Dave Cross wrote:
> I've just seen a downside to the "no non-standard modules" 
> rule, which is that we'll have to send all mail by piping
> to sendmail. And that really hits your cross-platform
> compatibility.

Well, it depends on how much pain you want to inflict on yourself.

socket and connect are part of core Perl, so there's nothing stopping you
opening a socket to a mail server's port 25 and talking SMTP to it. And if
you're slightly less masochistic, I believe Socket is also part of standard
Perl (at least of current Perls), which gives you inet_aton, sockaddr_in,
AF_INET, SOCK_STREAM, and so on -- and for the next level, you have
IO::Socket (also standard as of 5.004, according to `perldoc perlipc`),
which allows you to connect as easily as IO::Socket::INET->new(Proto=>'tcp',
PeerAddr=>'mailhost', PeerPort=>'smtp(25)').

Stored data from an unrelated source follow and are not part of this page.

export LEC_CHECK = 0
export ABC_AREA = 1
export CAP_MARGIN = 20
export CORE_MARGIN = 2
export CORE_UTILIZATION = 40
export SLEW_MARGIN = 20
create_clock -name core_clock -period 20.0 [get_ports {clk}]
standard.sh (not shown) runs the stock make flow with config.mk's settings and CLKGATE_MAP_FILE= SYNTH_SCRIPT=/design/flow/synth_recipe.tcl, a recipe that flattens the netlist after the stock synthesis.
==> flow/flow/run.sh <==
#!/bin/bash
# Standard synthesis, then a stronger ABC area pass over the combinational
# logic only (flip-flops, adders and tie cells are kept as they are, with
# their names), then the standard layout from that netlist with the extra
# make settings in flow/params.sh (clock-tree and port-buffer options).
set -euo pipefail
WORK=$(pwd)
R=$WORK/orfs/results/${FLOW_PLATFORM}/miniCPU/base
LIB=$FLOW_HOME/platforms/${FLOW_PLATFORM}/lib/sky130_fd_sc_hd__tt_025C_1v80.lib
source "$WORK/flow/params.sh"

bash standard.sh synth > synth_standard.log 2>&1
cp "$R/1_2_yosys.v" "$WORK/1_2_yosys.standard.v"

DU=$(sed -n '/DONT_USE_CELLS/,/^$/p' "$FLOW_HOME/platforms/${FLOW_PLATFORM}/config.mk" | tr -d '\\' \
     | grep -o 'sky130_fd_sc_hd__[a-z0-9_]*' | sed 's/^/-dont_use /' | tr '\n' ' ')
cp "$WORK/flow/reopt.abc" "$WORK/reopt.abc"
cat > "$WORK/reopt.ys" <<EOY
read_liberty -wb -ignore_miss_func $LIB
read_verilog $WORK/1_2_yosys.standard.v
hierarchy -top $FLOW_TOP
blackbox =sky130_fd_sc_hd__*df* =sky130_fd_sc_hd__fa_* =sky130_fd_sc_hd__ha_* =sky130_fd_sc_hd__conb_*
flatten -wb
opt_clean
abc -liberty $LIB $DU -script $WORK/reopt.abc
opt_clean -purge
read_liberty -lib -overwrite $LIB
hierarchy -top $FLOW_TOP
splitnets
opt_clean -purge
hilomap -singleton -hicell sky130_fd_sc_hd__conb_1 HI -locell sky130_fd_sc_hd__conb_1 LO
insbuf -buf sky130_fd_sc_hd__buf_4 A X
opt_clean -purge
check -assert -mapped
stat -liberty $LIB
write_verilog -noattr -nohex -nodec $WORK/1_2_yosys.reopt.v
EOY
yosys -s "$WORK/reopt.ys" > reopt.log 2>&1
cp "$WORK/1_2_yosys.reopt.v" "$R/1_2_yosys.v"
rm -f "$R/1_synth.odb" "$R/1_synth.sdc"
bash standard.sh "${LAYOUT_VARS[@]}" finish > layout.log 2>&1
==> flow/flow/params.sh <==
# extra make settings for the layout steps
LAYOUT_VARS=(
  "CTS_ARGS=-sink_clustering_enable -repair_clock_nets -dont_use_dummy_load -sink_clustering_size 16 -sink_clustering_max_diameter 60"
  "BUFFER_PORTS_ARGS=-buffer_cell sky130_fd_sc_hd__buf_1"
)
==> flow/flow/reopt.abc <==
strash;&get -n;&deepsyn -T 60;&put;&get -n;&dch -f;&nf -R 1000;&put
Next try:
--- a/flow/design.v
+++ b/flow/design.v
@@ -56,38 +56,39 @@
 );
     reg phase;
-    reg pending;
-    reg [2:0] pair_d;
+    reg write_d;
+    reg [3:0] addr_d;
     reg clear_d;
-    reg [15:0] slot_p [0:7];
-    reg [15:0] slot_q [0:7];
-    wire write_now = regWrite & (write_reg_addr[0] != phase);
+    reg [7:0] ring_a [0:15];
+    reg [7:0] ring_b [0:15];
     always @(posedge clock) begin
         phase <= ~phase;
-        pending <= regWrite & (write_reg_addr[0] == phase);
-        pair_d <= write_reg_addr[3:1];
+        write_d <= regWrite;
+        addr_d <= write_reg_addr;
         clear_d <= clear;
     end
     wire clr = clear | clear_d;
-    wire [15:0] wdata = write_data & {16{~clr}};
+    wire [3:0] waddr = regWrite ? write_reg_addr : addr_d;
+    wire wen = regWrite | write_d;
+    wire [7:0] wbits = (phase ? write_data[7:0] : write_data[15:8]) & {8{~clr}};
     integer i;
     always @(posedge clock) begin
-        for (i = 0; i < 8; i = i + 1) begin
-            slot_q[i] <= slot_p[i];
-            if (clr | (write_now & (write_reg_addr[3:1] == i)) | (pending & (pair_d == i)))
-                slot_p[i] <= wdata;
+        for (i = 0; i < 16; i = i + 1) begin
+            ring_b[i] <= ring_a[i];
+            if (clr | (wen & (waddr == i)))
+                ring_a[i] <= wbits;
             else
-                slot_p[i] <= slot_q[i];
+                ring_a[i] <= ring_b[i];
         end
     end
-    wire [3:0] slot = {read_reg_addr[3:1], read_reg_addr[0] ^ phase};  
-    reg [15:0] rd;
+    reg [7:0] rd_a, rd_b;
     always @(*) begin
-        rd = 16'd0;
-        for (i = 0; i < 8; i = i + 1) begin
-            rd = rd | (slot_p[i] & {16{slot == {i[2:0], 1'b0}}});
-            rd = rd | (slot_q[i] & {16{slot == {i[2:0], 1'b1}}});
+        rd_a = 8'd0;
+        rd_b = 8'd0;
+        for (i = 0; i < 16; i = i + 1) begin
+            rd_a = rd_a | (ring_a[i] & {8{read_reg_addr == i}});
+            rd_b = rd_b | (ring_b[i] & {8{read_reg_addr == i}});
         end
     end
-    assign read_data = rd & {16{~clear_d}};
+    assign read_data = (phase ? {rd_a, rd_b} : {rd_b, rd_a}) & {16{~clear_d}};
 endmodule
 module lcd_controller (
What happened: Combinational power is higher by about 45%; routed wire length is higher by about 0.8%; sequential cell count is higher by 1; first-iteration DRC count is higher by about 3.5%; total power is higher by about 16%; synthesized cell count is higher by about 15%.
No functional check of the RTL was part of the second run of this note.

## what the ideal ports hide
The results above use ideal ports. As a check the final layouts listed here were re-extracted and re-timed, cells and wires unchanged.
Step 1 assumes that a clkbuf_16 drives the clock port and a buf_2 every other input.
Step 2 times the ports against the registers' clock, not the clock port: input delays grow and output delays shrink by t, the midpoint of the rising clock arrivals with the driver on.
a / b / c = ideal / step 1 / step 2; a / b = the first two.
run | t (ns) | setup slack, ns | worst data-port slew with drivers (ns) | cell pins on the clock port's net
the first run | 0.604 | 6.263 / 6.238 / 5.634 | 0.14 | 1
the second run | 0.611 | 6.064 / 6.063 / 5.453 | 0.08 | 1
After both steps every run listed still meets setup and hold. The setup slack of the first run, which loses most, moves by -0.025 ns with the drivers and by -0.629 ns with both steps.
This is an optimization exercise on Yosys and OpenROAD, whose aim is small area and a short achievable clock period, not a production implementation.
In this exercise RTL edits were held to simulation tests only and were not proved equivalent to the original.
Power figures rest on the tool's default switching activity, not on a simulated workload.

==> flow/design.v <==
`timescale 1ns  / 10 ps
module CLA_4 (      
                    input  Cin,
                    input  [3:0] A, B,
                    output [3:0] Sum,Generate ,Propogate);
wire [3:0] Carry,g,p; 
assign Sum          = (A ^ B^ Carry);
assign g  		    = (A & B);                 
assign p  		    = (A ^ B);				   
assign Generate     =  g;				   
assign Propogate    =  p; 
assign Carry[0] =     Cin ;
assign Carry[1] =  (( Cin & p[0])                    |  g[0]);
assign Carry[2] =  (( Cin & p[0]&p[1] )              | (g[0]&p[1])               |  g[1]);
assign Carry[3] =  (( Cin & p[0]&p[1]&p[2])          | (g[0]&p[1]&p[2])          | (g[1]&p[2])           |  g[2] );
endmodule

It *is* possible to send mail (at least via SMTP) without needing any
modules from CPAN. Just like it's possible to do CGI form decoding without
CGI.pm. The question is whether this makes sense in general, but it's not
impossible to do without external modules -- you just end up either
re-inventing lots of wheels or copy-and-pasting from the CPAN module in
question :-).

Cheers,
Philip
-- 
Philip Newton <[EMAIL PROTECTED]>
All opinions are my own, not my employer's.
If you're not part of the solution, you're part of the precipitate.